··· Listed records

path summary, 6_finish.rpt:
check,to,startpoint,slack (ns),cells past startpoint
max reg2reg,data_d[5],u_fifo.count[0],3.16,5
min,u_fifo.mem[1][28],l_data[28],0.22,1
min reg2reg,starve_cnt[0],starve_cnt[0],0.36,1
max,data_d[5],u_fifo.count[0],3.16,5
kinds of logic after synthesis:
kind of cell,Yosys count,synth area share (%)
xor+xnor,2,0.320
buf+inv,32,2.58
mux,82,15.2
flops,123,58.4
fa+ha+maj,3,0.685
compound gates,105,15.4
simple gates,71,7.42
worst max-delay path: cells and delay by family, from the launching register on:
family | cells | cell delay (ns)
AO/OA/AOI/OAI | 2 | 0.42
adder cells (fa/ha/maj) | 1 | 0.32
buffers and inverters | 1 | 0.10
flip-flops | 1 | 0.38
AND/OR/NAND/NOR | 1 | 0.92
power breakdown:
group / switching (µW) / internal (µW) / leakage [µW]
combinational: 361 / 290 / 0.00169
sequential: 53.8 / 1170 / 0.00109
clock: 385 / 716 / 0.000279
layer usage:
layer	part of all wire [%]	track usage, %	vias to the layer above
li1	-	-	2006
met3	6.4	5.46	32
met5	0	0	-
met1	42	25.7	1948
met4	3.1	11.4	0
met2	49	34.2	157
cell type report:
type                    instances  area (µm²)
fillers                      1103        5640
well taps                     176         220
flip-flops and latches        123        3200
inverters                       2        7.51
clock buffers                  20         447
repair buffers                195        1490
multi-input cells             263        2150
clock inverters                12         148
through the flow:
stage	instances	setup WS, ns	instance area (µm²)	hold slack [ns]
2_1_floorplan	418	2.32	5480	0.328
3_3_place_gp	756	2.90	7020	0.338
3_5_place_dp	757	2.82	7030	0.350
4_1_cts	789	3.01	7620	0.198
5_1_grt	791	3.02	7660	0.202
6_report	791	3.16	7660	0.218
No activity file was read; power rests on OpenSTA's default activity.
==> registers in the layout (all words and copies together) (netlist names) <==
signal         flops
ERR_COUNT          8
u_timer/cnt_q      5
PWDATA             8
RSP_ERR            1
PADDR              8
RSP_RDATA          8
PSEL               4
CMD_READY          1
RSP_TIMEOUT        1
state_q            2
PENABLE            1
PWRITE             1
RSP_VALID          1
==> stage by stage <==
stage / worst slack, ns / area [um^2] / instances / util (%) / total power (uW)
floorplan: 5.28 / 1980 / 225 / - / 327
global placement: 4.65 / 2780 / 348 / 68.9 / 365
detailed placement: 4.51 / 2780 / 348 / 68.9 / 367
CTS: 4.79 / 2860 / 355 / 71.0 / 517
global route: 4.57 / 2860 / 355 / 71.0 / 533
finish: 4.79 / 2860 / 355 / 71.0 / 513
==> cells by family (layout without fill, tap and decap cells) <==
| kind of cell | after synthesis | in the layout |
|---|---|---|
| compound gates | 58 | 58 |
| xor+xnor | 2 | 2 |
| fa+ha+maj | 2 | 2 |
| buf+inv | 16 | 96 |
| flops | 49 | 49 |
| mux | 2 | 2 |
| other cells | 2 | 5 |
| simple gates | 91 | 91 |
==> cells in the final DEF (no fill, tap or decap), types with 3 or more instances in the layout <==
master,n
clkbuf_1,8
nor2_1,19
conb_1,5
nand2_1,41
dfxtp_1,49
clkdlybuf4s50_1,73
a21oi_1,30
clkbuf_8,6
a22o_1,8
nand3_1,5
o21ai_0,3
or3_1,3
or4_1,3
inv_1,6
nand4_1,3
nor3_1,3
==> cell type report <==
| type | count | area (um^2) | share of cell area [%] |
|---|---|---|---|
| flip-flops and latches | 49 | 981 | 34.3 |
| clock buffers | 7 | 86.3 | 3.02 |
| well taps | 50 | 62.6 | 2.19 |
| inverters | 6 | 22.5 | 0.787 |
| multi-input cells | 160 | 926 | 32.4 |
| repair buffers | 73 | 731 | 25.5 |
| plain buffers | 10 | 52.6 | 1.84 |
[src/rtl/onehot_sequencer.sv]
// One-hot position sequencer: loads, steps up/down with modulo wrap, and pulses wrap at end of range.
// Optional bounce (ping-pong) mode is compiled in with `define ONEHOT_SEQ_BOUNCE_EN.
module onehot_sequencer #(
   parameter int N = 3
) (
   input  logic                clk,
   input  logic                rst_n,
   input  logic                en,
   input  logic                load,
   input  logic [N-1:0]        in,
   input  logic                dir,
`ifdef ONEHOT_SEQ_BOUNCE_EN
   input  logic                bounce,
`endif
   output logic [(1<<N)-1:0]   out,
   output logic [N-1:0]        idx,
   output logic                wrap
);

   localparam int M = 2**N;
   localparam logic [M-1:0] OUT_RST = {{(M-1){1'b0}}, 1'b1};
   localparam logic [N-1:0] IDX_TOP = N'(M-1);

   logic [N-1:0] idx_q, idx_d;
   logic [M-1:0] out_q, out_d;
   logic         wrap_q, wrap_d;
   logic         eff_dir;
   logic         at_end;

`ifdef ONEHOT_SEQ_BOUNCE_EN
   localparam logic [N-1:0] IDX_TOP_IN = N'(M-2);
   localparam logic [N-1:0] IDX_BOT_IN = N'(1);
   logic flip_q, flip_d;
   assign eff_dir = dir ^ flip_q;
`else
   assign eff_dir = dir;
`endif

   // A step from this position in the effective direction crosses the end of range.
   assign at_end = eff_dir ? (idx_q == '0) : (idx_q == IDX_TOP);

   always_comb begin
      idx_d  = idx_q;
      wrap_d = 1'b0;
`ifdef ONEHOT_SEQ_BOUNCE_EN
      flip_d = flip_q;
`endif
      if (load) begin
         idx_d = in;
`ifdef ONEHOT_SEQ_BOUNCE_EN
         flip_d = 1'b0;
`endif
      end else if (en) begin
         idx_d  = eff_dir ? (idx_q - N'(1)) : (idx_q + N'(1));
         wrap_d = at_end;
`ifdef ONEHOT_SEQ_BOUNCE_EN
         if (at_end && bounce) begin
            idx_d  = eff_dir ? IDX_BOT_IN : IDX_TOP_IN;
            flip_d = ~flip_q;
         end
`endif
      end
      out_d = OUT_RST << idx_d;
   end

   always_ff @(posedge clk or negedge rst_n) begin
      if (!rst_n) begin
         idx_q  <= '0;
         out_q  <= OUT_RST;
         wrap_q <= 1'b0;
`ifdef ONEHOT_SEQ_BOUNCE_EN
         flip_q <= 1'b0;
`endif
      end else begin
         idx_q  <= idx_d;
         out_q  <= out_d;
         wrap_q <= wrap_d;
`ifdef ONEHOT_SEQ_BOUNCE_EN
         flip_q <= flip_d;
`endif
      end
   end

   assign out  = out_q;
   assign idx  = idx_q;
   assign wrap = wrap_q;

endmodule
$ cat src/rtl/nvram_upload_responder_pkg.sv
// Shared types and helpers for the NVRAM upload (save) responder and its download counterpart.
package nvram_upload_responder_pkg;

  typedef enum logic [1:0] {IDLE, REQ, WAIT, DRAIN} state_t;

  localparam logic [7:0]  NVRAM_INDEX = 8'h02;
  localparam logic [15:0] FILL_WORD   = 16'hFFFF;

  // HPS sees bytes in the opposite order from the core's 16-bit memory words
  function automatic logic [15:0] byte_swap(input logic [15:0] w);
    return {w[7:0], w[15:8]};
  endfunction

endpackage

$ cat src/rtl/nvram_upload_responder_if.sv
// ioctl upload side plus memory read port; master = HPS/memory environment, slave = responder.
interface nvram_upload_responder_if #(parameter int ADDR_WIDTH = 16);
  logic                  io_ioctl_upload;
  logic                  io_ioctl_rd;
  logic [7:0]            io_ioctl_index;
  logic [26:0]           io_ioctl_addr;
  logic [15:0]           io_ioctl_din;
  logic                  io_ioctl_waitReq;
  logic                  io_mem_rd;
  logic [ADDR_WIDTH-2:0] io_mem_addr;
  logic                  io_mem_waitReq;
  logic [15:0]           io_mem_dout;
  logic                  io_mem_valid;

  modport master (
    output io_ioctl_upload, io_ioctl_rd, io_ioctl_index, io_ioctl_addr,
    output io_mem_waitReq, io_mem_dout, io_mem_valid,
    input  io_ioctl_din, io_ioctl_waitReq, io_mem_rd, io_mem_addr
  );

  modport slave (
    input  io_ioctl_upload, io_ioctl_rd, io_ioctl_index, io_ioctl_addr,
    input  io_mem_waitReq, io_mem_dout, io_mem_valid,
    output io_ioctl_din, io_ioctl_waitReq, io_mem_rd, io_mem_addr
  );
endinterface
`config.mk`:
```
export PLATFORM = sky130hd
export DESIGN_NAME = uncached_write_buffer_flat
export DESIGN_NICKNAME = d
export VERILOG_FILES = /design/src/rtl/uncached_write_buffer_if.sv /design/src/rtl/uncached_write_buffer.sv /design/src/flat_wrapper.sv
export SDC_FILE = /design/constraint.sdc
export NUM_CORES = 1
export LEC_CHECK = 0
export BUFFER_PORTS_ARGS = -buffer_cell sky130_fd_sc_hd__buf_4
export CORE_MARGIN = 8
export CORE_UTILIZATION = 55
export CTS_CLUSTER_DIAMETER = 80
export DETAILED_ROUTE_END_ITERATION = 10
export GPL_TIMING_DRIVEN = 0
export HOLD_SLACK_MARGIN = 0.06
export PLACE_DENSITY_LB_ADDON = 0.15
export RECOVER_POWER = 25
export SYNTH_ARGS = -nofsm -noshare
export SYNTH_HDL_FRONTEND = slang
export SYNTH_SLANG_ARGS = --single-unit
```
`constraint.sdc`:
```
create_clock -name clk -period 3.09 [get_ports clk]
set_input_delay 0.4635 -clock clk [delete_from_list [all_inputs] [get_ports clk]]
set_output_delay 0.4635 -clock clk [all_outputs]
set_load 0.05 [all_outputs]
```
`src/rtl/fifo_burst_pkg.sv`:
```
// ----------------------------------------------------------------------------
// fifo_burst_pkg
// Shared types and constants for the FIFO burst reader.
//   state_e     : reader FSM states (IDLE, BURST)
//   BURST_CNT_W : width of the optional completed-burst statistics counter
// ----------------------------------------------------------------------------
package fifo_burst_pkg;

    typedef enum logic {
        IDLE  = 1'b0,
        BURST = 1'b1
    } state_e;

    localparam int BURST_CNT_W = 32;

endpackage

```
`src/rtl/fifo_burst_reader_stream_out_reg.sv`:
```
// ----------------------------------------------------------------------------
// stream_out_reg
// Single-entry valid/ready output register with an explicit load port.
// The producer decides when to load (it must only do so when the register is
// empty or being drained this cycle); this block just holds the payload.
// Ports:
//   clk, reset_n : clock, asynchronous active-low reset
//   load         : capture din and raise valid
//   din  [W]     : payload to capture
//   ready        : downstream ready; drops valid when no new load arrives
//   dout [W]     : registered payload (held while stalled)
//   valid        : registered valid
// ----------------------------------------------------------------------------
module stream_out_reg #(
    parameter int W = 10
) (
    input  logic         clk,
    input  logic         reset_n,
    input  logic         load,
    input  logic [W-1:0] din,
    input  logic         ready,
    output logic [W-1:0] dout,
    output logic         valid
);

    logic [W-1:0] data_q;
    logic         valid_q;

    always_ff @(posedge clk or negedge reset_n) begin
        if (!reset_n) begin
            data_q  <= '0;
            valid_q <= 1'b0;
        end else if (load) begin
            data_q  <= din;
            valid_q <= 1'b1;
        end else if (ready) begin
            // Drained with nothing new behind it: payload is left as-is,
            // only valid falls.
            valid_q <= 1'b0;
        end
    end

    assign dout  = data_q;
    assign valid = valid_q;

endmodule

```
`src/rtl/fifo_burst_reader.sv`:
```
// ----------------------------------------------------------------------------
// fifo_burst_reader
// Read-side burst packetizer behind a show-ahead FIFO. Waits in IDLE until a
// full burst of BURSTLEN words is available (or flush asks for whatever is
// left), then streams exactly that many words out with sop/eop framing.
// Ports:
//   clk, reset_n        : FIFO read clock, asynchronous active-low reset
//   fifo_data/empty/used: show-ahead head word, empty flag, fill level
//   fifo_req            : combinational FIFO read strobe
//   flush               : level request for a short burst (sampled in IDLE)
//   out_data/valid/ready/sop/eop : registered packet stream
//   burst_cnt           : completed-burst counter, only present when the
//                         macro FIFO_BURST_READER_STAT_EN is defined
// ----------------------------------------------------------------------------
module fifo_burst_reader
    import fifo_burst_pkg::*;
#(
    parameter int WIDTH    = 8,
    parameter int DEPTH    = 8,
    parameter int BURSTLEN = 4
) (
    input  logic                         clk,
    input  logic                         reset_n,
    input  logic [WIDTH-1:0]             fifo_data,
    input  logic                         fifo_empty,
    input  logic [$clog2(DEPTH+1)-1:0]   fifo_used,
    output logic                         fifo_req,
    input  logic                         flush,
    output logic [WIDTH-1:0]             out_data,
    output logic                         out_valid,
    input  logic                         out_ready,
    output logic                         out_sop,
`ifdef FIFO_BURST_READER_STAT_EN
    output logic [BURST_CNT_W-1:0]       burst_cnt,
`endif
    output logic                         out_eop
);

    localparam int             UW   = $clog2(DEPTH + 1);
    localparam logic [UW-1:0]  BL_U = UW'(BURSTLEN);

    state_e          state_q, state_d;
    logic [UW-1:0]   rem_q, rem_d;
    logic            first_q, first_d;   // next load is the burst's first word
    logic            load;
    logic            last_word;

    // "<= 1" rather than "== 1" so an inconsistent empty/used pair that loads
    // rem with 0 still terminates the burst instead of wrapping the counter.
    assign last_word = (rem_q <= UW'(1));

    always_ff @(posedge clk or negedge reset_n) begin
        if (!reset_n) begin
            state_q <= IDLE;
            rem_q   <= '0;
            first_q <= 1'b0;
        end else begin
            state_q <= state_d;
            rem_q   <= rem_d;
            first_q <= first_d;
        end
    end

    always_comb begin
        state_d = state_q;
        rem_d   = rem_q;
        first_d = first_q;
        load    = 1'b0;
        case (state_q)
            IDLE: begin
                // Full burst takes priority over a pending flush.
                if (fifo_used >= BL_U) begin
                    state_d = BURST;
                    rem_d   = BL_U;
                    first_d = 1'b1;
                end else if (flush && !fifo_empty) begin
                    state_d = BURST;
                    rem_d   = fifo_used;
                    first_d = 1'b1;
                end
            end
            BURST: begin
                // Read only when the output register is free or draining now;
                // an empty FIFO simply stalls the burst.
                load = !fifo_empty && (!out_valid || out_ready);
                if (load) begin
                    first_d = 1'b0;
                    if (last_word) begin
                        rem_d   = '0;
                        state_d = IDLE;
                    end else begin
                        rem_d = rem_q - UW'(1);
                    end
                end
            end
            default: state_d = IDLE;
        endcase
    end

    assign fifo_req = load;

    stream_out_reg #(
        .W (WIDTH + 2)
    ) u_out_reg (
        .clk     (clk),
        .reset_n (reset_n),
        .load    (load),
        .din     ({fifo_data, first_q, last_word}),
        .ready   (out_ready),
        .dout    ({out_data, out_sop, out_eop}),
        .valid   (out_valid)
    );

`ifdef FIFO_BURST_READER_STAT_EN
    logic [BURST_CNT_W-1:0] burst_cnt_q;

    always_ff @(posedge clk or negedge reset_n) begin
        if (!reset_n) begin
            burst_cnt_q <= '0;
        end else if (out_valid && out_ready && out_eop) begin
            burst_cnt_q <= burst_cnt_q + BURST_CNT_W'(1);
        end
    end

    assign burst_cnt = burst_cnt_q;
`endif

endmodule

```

······

A lone number is the expected answer: the count of lines in these entries holding the string "taps".

Response area: 2